## PROMPT
When a line contains the string "production", it counts once; give the total of such lines in the entries below and nothing else.

## SUPPLIED DATA
This design comes from an exercise in tuning for small area and a short achievable clock period on the open sky130 flow, not from production work. The RTL was checked by simulation tests, not by an equivalence proof against the original design. Power and IR drop assume default switching activity.

==> flow/design.v, too long to show whole: its modules and the start of the top module <==
// module abs_difference: 8 lines
// module SAD_4x8: 1384 lines
// module control: 28 lines
// module top_level: 165 lines
module top_level
#(parameter WIDTH = 8)
(
	input clk, rst, init, finish, ack,
	input [WIDTH-1:0]
		ori_0,
		ori_1,
		ori_2,
		ori_3,
		ori_4,
		ori_5,
		ori_6,
		ori_7,
		ori_8,
		ori_9,
		ori_10,
		ori_11,
		ori_12,
		ori_13,
		ori_14,
		ori_15,
		ori_16,
		ori_17,
		ori_18,
		ori_19,
		ori_20,
		ori_21,
		ori_22,
		ori_23,
		ori_24,
		ori_25,
		ori_26,
		ori_27,
		ori_28,
		ori_29,
		ori_30,
		ori_31,
		can_0,
		can_1,
		can_2,
		can_3,
		can_4,
		can_5,
		can_6,
		can_7,
		can_8,
		can_9,
		can_10,
		can_11,
		can_12,
		can_13,
		can_14,
		can_15,
		can_16,
		can_17,
		can_18,
		can_19,
		can_20,
		can_21,
		can_22,
		can_23,
		can_24,
		can_25,
		can_26,
		can_27,
		can_28,
		can_29,
		can_30,
		can_31,
	output done,
	output [WIDTH+4:0] out_sad
	);
  // ...
==> flow/flow/run.sh <==
#!/bin/bash
# The standard layout, except that the port buffers are buf_1 cells
# (buffer_ports otherwise picks the slow, large clkdlybuf4s50_1). repair_design
# and repair_timing still resize them as they do any buffer.
set -euo pipefail
export BUFFER_PORTS_ARGS="-buffer_cell sky130_fd_sc_hd__buf_1"
bash standard.sh finish > standard.log 2>&1
==> flow/standard.sh <==
#!/bin/bash
# synth_recipe.tcl (not shown) runs the flow's synth.tcl, then flattens the netlist and writes it again
# the make line also repeats each setting of config.mk as NAME=value (left out here)
make -C /OpenROAD-flow-scripts/flow DESIGN_CONFIG=/design/flow/config.mk WORK_HOME=/design/flow/orfs CLKGATE_MAP_FILE= SYNTH_SCRIPT=/design/flow/synth_recipe.tcl "${@:-finish}"
==> flow/config.mk <==
export PLATFORM = sky130hd
export DESIGN_NAME = top_level
export DESIGN_NICKNAME = top_level
export VERILOG_FILES = /design/flow/design.v
export SDC_FILE = /design/flow/constraint.sdc
export NUM_CORES = 4
export LEC_CHECK = 0
export ABC_AREA = 1
export CAP_MARGIN = 20
export CORE_MARGIN = 2
export CORE_UTILIZATION = 40
export SLEW_MARGIN = 20
==> flow/constraint.sdc <==
create_clock -name core_clock -period 5.8 [get_ports {clk}]
set_input_delay 1.1600 -clock core_clock [delete_from_list [all_inputs] [get_ports {clk}]]
set_output_delay 1.1600 -clock core_clock [all_outputs]
set_load 0.01 [all_outputs]
Background: an optimization exercise with open tools, aiming at small area, a short achievable clock period and few clock cycles per item. Do not read the settings as production practice. Where RTL was checked, it was by simulation tests only, not by an equivalence proof against the original. Only the layout flow was run in runs 3 and 4; the RTL was not checked for function there. Power and IR drop assume default switching activity.

**config.mk**
```make
export PLATFORM = sky130hd
export DESIGN_NAME = cordic_engine
export DESIGN_NICKNAME = cordic_engine
export VERILOG_FILES = /design/flow/design.v
export SDC_FILE = /design/flow/constraint.sdc
export NUM_CORES = 4
export LEC_CHECK = 0
export ABC_AREA = 1
export CAP_MARGIN = 20
export CORE_MARGIN = 2
export CORE_UTILIZATION = 40
export PLACE_DENSITY = 0.6
export SETUP_SLACK_MARGIN = 3.75
export SLEW_MARGIN = 20
```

## TASK OUTPUT
2